Snagged
Well-Known Member
- Joined
- Jan 28, 2018
- Threads
- 0
- Messages
- 83
- Reaction score
- 13
- Location
- Greenville, SC
- Vehicle(s)
- '03 Cobra, '17 Corrolla
Which keeping stuff like this in mind can certainly tell us one thing. It is a great time to be a car guy.**Edit: Just want to note, don’t read this as an aggressive post - tone is hard to decipher via text so I’m just making sure you know **
No, I fully get the point you’re making, I simply do not feel as though it is relevant to my posts. You’re talking about 15 years from now, I’m talking about 2. You seem to actually not be understanding the point of my thread or what I am wanting from my car with these features. Wanting a Mustang to have the ability to self parallel park in an annoyingly tight space in center city Philly just like a Fusion could 10 years ago is not the death of Mustangs nor does it question “why are you driving a Mustang?” - it’s sane... who in the world likes to parallel park?!?
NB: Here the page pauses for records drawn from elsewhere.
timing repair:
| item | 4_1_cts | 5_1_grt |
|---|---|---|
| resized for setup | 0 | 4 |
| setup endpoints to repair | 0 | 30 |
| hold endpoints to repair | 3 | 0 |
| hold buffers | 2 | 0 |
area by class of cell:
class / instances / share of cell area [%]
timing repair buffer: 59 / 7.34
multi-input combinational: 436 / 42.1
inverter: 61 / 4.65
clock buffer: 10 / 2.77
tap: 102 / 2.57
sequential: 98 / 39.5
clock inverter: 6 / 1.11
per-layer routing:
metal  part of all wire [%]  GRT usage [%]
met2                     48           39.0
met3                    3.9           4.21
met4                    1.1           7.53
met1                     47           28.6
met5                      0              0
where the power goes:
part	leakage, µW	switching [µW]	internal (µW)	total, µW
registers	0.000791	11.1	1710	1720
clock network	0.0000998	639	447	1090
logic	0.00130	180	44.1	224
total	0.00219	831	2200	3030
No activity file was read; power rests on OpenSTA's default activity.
`src/rtl/shared_data_pkg.sv`:
```
// Shared constants and types for the SFP shared-data transmit framer.
package shared_data_pkg;

  localparam logic [7:0] K28_5     = 8'hBC;
  localparam logic [7:0] K28_2     = 8'h5C;
  localparam logic [7:0] K28_1     = 8'h3C;
  localparam int         SEG_BYTES = 16;
  localparam int         CKS_W     = 16;

  typedef enum logic [2:0] {
    ST_IDLE,
    ST_START,
    ST_ADDR,
    ST_DATA,
    ST_STOP,
    ST_CKS_HI,
    ST_CKS_LO
  } seg_state_t;

endpackage

```
`src/rtl/shared_data_seg_ram.sv`:
```
// Segment buffer: SEG_COUNT x 16 bytes, synchronous write, asynchronous read.
// The asynchronous read gives read-first behaviour on a same-edge collision.
module shared_data_seg_ram
  import shared_data_pkg::*;
#(
  parameter int SEG_COUNT = 32
) (
  input  logic                          clk,
  input  logic                          wr_en,
  input  logic [$clog2(SEG_COUNT)+3:0]  wr_addr,
  input  logic [7:0]                    wr_data,
  input  logic [$clog2(SEG_COUNT)+3:0]  rd_addr,
  output logic [7:0]                    rd_data
);

  logic [7:0] mem [SEG_COUNT*SEG_BYTES];

  // Write port, independent of any framing activity.
  always_ff @(posedge clk) begin
    if (wr_en) mem[wr_addr] <= wr_data;
  end

  assign rd_data = mem[rd_addr];

endmodule

```
`src/rtl/shared_data_tx.sv`:
```
// Transmit-side framer for the SFP event/shared-data link.
// Low byte: event codes and periodic K28.5 commas.
// High byte: dbus on even phase, segment packet channel on odd phase.
// Optional macro SHARED_DATA_TX_CHECKSUM_EN appends CKS_HI/CKS_LO to each frame.
//
// state     | meaning
// ST_IDLE   | no frame, channel byte 0x00
// ST_START  | next odd slot emits K28.2
// ST_ADDR   | next odd slot emits the segment number
// ST_DATA   | next odd slot emits segment byte byte_idx
// ST_STOP   | next odd slot emits K28.1
// ST_CKS_HI | next odd slot emits checksum high byte
// ST_CKS_LO | next odd slot emits checksum low byte
module shared_data_tx
  import shared_data_pkg::*;
#(
  parameter int SEG_COUNT    = 32,
  parameter int COMMA_PERIOD = 4
) (
  input  logic                          clk,
  input  logic                          rst,
  input  logic                          tx_ready,
  input  logic                          event_valid,
  input  logic [7:0]                    event_code,
  output logic                          event_ready,
  input  logic [7:0]                    dbus,
  input  logic                          wr_en,
  input  logic [$clog2(SEG_COUNT)+3:0]  wr_addr,
  input  logic [7:0]                    wr_data,
  input  logic                          send_valid,
  input  logic [$clog2(SEG_COUNT)-1:0]  send_seg,
  output logic                          send_ready,
  output logic [15:0]                   tx_data,
  output logic [1:0]                    tx_is_k
);

  localparam int SW = $clog2(SEG_COUNT);
  localparam int CW = $clog2(COMMA_PERIOD);

  seg_state_t      state;
  logic            phase;
  logic [CW-1:0]   comma_cnt;
  logic [3:0]      byte_idx;
  logic [SW-1:0]   seg_q;
  // Set for one cycle after a frame's last slot so frames never abut.
  logic            just_done;
  logic [7:0]      rd_data;
  logic            link_en;

`ifdef SHARED_DATA_TX_CHECKSUM_EN
  logic [CKS_W-1:0] acc;
  logic [CKS_W-1:0] cks;
  assign cks = {CKS_W{1'b1}} - acc;
`endif

  assign link_en     = tx_ready && !rst;
  assign event_ready = link_en && (comma_cnt != '0);
  assign send_ready  = link_en && (state == ST_IDLE) && !just_done;

  shared_data_seg_ram #(.SEG_COUNT(SEG_COUNT)) u_ram (
    .clk     (clk),
    .wr_en   (wr_en),
    .wr_addr (wr_addr),
    .wr_data (wr_data),
    .rd_addr ({seg_q, byte_idx}),
    .rd_data (rd_data)
  );

  // Event byte, phase, segment FSM and the registered output word.
  always_ff @(posedge clk) begin
    if (!link_en) begin
      state     <= ST_IDLE;
      phase     <= 1'b0;
      comma_cnt <= '0;
      byte_idx  <= '0;
      seg_q     <= '0;
      just_done <= 1'b0;
      tx_data   <= '0;
      tx_is_k   <= '0;
`ifdef SHARED_DATA_TX_CHECKSUM_EN
      acc       <= '0;
`endif
    end else begin
      comma_cnt <= (comma_cnt == CW'(COMMA_PERIOD - 1)) ? '0 : comma_cnt + 1'b1;
      phase     <= ~phase;
      just_done <= 1'b0;

      if (comma_cnt == '0) begin
        tx_data[7:0] <= K28_5;
        tx_is_k[0]   <= 1'b1;
      end else begin
        tx_data[7:0] <= event_valid ? event_code : 8'h00;
        tx_is_k[0]   <= 1'b0;
      end

      if (!phase) begin
        tx_data[15:8] <= dbus;
        tx_is_k[1]    <= 1'b0;
      end else begin
        tx_data[15:8] <= 8'h00;
        tx_is_k[1]    <= 1'b0;
        case (state)
          ST_IDLE: ;
          ST_START: begin
            tx_data[15:8] <= K28_2;
            tx_is_k[1]    <= 1'b1;
            state         <= ST_ADDR;
          end
          ST_ADDR: begin
            tx_data[15:8] <= 8'(seg_q);
            byte_idx      <= '0;
            state         <= ST_DATA;
          end
          ST_DATA: begin
            tx_data[15:8] <= rd_data;
`ifdef SHARED_DATA_TX_CHECKSUM_EN
            acc           <= acc + CKS_W'(rd_data);
`endif
            byte_idx      <= byte_idx + 1'b1;
            if (byte_idx == 4'hF) state <= ST_STOP;
          end
          ST_STOP: begin
            tx_data[15:8] <= K28_1;
            tx_is_k[1]    <= 1'b1;
`ifdef SHARED_DATA_TX_CHECKSUM_EN
            state         <= ST_CKS_HI;
`else
            state         <= ST_IDLE;
            just_done     <= 1'b1;
`endif
          end
`ifdef SHARED_DATA_TX_CHECKSUM_EN
          ST_CKS_HI: begin
            tx_data[15:8] <= cks[15:8];
            state         <= ST_CKS_LO;
          end
          ST_CKS_LO: begin
            tx_data[15:8] <= cks[7:0];
            state         <= ST_IDLE;
            just_done     <= 1'b1;
          end
`endif
          default: state <= ST_IDLE;
        endcase
      end

      if (send_valid && send_ready) begin
        seg_q    <= send_seg;
        byte_idx <= '0;
        state    <= ST_START;
`ifdef SHARED_DATA_TX_CHECKSUM_EN
        acc      <= '0;
`endif
      end
    end
  end

endmodule

```
`config.mk`:
```
export PLATFORM = sky130hd
export DESIGN_NAME = shared_data_tx
export DESIGN_NICKNAME = d
export VERILOG_FILES = /design/src/rtl/shared_data_pkg.sv /design/src/rtl/shared_data_seg_ram.sv /design/src/rtl/shared_data_tx.sv
export SDC_FILE = /design/constraint.sdc
export NUM_CORES = 2
export LEC_CHECK = 0
export CAP_MARGIN = 40
export CORE_MARGIN = 2
export CORE_UTILIZATION = 50
export DETAILED_ROUTE_END_ITERATION = 10
export MAX_ROUTING_LAYER = met4
export PLACE_DENSITY = 0.63
export SKIP_LAST_GASP = 1
export SYNTH_ARGS = -nofsm -noshare
export SYNTH_HDL_FRONTEND = slang
export SYNTH_SLANG_ARGS = --single-unit
export TNS_END_PERCENT = 10
```
`constraint.sdc`:
```
create_clock -name clk -period 3.6 [get_ports clk]
set_input_delay 0.72 -clock clk [delete_from_list [all_inputs] [get_ports clk]]
set_output_delay 0.72 -clock clk [all_outputs]
set_load 0.005 [all_outputs]
```
Yosys cells after proc, flatten, opt, wreduce, memory -nomap -nowiden
Memory sizes are Yosys's and may differ from the RTL's.
Cells that the tools add are included.
Cells by class
  bitwise logic cells: 4
  add/subtract/negate cells: 2
  reduce and logical (&&, ||, !) cells: 20
  muxes and demuxes: 14
  eq/ne operators: 9
Operators by type and width (count)
  $pmux W8 S4: 1
  $mux W8: 3
  $pmux W3 S4: 1
  $pmux W4 S2: 1
  $mux W1: 7
  $eq A3 B2 Y1 const B: 2
  $reduce_and A3 Y1: 2
  $reduce_bool A2 Y1: 3
  $reduce_or A2 Y1: 3
  $logic_and A1 B1 Y1: 5
  $add A4 B1 Y4 const B: 1
  $eq A4 B4 Y1 const B: 1
  $not A1 Y1: 4
  $reduce_and A2 Y1: 2
  $eq A3 B1 Y1 const B: 1
  $eq A3 B3 Y1 const B: 1
  $logic_not A3 Y1: 1
  $mux W3: 1
  $ne A3 B3 Y1 const B: 1
  $reduce_or A3 Y1: 1
  $add A2 B1 Y2 const B: 1
  $eq A2 B2 Y1 const B: 1
  $logic_not A1 Y1: 2
  $logic_not A2 Y1: 1
  other kinds (2): 2
Word-level totals
  register bits: 34
  input bits: 44
  memories: 1
  RAM bits: 4096
Memories
  u_ram.mem: words 512, bits a word 8, read ports 1, clocked after memory_dff 0, wr ports 1, line shared_data_seg_ram.sv:16  | logic [7:0] mem [SEG_COUNT*SEG_BYTES];

Longest topological paths before layout
  depth after elaboration: 7
  depth in mapped cells: 15

By module
From an unflattened synthesis, not the netlist that was laid out.
Unflattened totals
  cells, all modules: 8177
  area, all modules: 161188.3 um^2
Modules (own cells, without submodules)
  shared_data_seg_ram: sequential area each 122998.0 um^2, times used 1, cells each 8022, area an instance 159767.0 um^2
  shared_data_tx: sequential area each 680.7 um^2, times used 1, cells each 155, area an instance 1421.4 um^2

Worst setup path after synthesis
OpenSTA, ideal clock, no wires.
  kind: register to register
  start: register byte_idx[0]
  end: register tx_data[15]
  data required time: 3466 ps
  arrival time: 2583 ps
  buffers on the path: 4
  setup slack: 883 ps
  cell stages (with the launch flop): 11
  cell sequence: dfxtp_1 -> buf_6 -> buf_8 -> buf_4 -> buf_2 -> mux4_2 -> a221oi_1 -> o22ai_1 -> o31a_1 -> nor3_1 -> o211ai_1
Between the ends
  longest elaborated chain between the ends: 3
Ends and longest elaborated chain
  from (decl): line shared_data_tx.sv:43  | logic [3:0] byte_idx;
  from (signal assigned): line shared_data_tx.sv:119  | byte_idx <= byte_idx + 1'b1;
  $mem_v2 Z512 W8
  $pmux W8 S4: line shared_data_tx.sv:102  | case (state)
  $mux W8: line shared_data_tx.sv:96  | if (!phase) begin
  to (signal assigned): line shared_data_tx.sv:97  | tx_data[15:8] <= dbus;
  to (signal assigned): line shared_data_tx.sv:110  | tx_data[15:8] <= 8'(seg_q);
  to (signal assigned): line shared_data_tx.sv:115  | tx_data[15:8] <= rd_data;
  to (decl): line shared_data_tx.sv:33  | output logic [15:0] tx_data,
No other way between the ends.
A chain may end at the register's enable or synchronous reset.

Final worst setup path
Ends and elaborated chain as after synthesis.

==> impl_metrics.toml <==
[worst_setup_path]
reg2reg_slack_ps = -10
required_ps = 4460
r2r_cells = 13
cp_max_fo = 11
reg2reg_to = "tx_data[15]"
rr_startpoint = "byte_idx[0]"
arrival_ps = 4480
worstSetupStartpointType = "flop"
critical_path_class = "reg -> reg"
critPathCaptureType = "flop"

[detailed_routing]
drt_wl_total_um = 479000
drtIter0Drc = 14300
wl_per_cell_um = 35.6
drt_pass1_iterations = 6
drcViolationCount = 0
vias = 87100
antenna_left = 0
routed_via_density = 6.48

[worst_hold_path]
min_path_type = "in -> reg"
min_to = "u_ram.mem[16][0]"
holdPathStages = 1
hold_start = "wr_data[0]"

[yosys]
ys_types = 82
synth-main-ff-cell = "edfxtp_1"
async_reset_ff_share_pct = 0
yosys_warnings = 0
ys_seq_elements = 4130
ys_seq_area_share_pct = 77.2
synth.net_count = 7626
synth-edff-count = 4096
synthCells = 7579
synth.avg_cell_area_um2 = 21.2
synth_area_mm2 = 0.160

[placed_design]
hpwl_um = 308000
portBuffers = 63
post-place-ws_ps = -801
gp_congestion = 0.948

[global_routing]
grt_pass1_wl_um = 665000
grt_pass1_vias = 85500
overflow = 0
antenna_found_initial = 27
grt_start_max_net_pins = 144
grt_use_total_pct = 30.2

[sta]
fin_ws_ps = -14.0
final.period_utilization_pct = 100
finClkSkew_ps = 89.8
tightestPinTransition_ps = 1280
final_max_slew_viol_count = 0
timing.final.crit_period_ps = 3610
setup_tns_ps = -14.0
fmax_mhz = 277
hold_viol = 0
max_slew_margin_pct = 14.7
grt_setup_unrepaired = "yes"
setup_viol_count_final = 1

[cts]
cts.path.max_buffers = 4
cts_tree = "built"
cts_buffers = 418
clk_latency_ps = 1000
root_buffer = "clkbuf_16"
path_clk_slew_ps = 60
htreeDepth = 5
cts_num_sinks = 4130

[cells_and_area]
nFillCells = 22700
multiInputGateArea_mm2 = 0.0340
drive_above_1_share_pct = 31.2
layout.nets = 8946
area.growth.synth_to_final_pct = 18.0
seq_area_mm2 = 0.124

[power_and_ir_drop]
irDropWorstVdd_mv = 0.505
p_total_mw = 97.4
power.leakage_nw = 59.7
power_density_mw_per_mm2 = 515

[status]
failed_checks = "negative setup slack"
status = "finished, violations left"

[floorplanning]
fp.dieW_um = 570
dieArea_mm2 = 0.325
start_util_pct = 50.3
die_height_um = 570
core_mm2 = 0.319
rows = 207
io_pins = 64

[flow_run]
drv_cap = 0
power breakdown:
group          switching (mW)  internal (mW)  total (mW)
Sequential             0.0243           52.9        52.9
Combinational            1.31          0.320        1.63
Clock                    18.6           24.3        42.8
Total                    19.9           77.5        97.4
layer usage:
| metal | GRT usage, % | vias to the layer above | part of all wire [%] |
|---|---|---|---|
| li1 | - | 34500 | - |
| met1 | 41.7 | 46100 | 38 |
| met2 | 44.8 | 5611 | 46 |
| met3 | 6.18 | 895 | 11 |
| met4 | 11.0 | 0 | 4.3 |
| met5 | - | - | 0 |
kinds of logic after synthesis:
kind of cell	after synthesis	synth area share [%]
AO/OA/AOI/OAI	775	3.46
XOR/XNOR	3	0.0164
multiplexers	1261	15.1
AND/OR/NAND/NOR	914	2.35
buffers and inverters	493	1.90
adder cells (fa/ha/maj)	3	0.0234
flip-flops	4130	77.2
critical path, stage by stage, from the launching register on:
cell and delay [ps]:
dfxtp_4 470, buf_12 200, buf_12 190, mux4_2 520, a22o_1 300, a221oi_4 310
buf_4 180, o22ai_2 130, nor3_4 320, buf_4 170, o22ai_1 90, nor3_2 280
buf_4 180, o211ai_1 90
worst max-delay path by stage:
stage                     start     endpoint  slack [ps]  cells past startpoint
CTS                 byte_idx[0]  tx_data[13]        -120                     13
detailed placement  byte_idx[1]  tx_data[15]        -800                     12
global placement    byte_idx[1]   tx_data[9]       -1050                     12
global route        byte_idx[0]  tx_data[15]         -30                     13
finish              byte_idx[0]  tx_data[15]         -10                     13
floorplan           byte_idx[0]  tx_data[15]         880                     10
area by class of cell:
type / instances / share of cell area [%]
sequential: 4130 / 65.4
multi-input combinational: 2956 / 18.0
timing repair buffer: 1383 / 6.69
clock buffer: 502 / 5.75
tap: 4180 / 2.77
clock inverter: 264 / 1.38
antenna: 19 / 0.0251
inverter: 10 / 0.0238
layout by cell type (no fill, tap or decap), types with 73 or more instances in the layout:
cell type	instances
o22ai_1	77
buf_12	155
edfxtp_1	4096
clkinv_1	94
clkbuf_1	78
clkbuf_16	423
clkinv_2	94
a221oi_1	76
nand2_1	138
mux4_2	872
a21oi_1	115
mux2i_1	334
a22oi_1	167
o21ai_0	73
nor2_1	596
buf_4	1156
what timing repair did:
item / in CTS / in global routing
gates cloned: 0 / 1
pin swaps: 3 / 8
hold buffers: 0 / 0
resized for setup: 10 / 30
endpoints found under the setup margin: 8 / 7
setup buffers: 9 / 16
state kept, by name (all words and copies together), names as in the netlist:
name,flops
byte_idx,4
comma_cnt,2
just_done,1
phase,1
seg_q,5
state,3
tx_data,16
tx_is_k,2
u_ram.mem,4096
stage by stage:
step                      utilization [%]  hold WS, ps  instances  area [µm²]
after floorplan                         -          429       7579      160000
after global placement               55.0          438      12600      175000
after detailed placement             55.0          450      12600      175000
after CTS                            59.3         2.93      13400      189000
after global routing                 59.4         11.4      13400      189000
final                                59.4         48.0      13400      189000
cells in the mapped netlist (19+ instances only):
cell         n  area share, %
clkbuf_1   181           0.42
a22o_1      45           0.25
a221oi_1    81           0.44
nand2_1    151           0.35
edfxtp_1  4096             77
mux2i_1    337            2.1
a21oi_1    117           0.37
nor3_1      40           0.12
a31oi_1     21          0.082
o221ai_1    42           0.23
dfxtp_1     34           0.42
mux4_1      41           0.67
mux4_2     872             12
nand3_1     46           0.14
buf_1       19          0.044
buf_4       66           0.31
o21ai_0     76           0.24
a211oi_1    54           0.25
buf_2      127           0.40
buf_6       62           0.44
a22oi_1    168           0.79
nor2_1     599            1.4
o22ai_1     79           0.31
(Power assumes the default switching activity.)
Wanting ACC and semi-autonomous driving on a tiring 3+ hour highway trip is just as sane and desirable.
However, I want these things as an option (not standard), and I want at least some assemblance of control on them; on when I have had a hard day or am on a long drive, off the other 80-90% of the time. The first time I took a 2 hour long trip to Delaware in my 2016 GT, after about 45 minutes all I could think was “I REALLY wish I got the ACC option”.
Yea, sure, eventually all cars will likely be autonomous and fun will be dead - I don’t want that either... but that’s also not what we’re talking about ITT. That “small niche” will never be enough to stop technology, that small niche doesn’t make Ford money, just like how that small niche wasn’t enough for Audi to keep manuals in S model cars.
The way the Mustang stays alive isn’t by holding back tech... that’s literally how it gets killed. The market could certainly allow two segments... but semi-autonomous w/manual control available and fully-autonomous is most likely.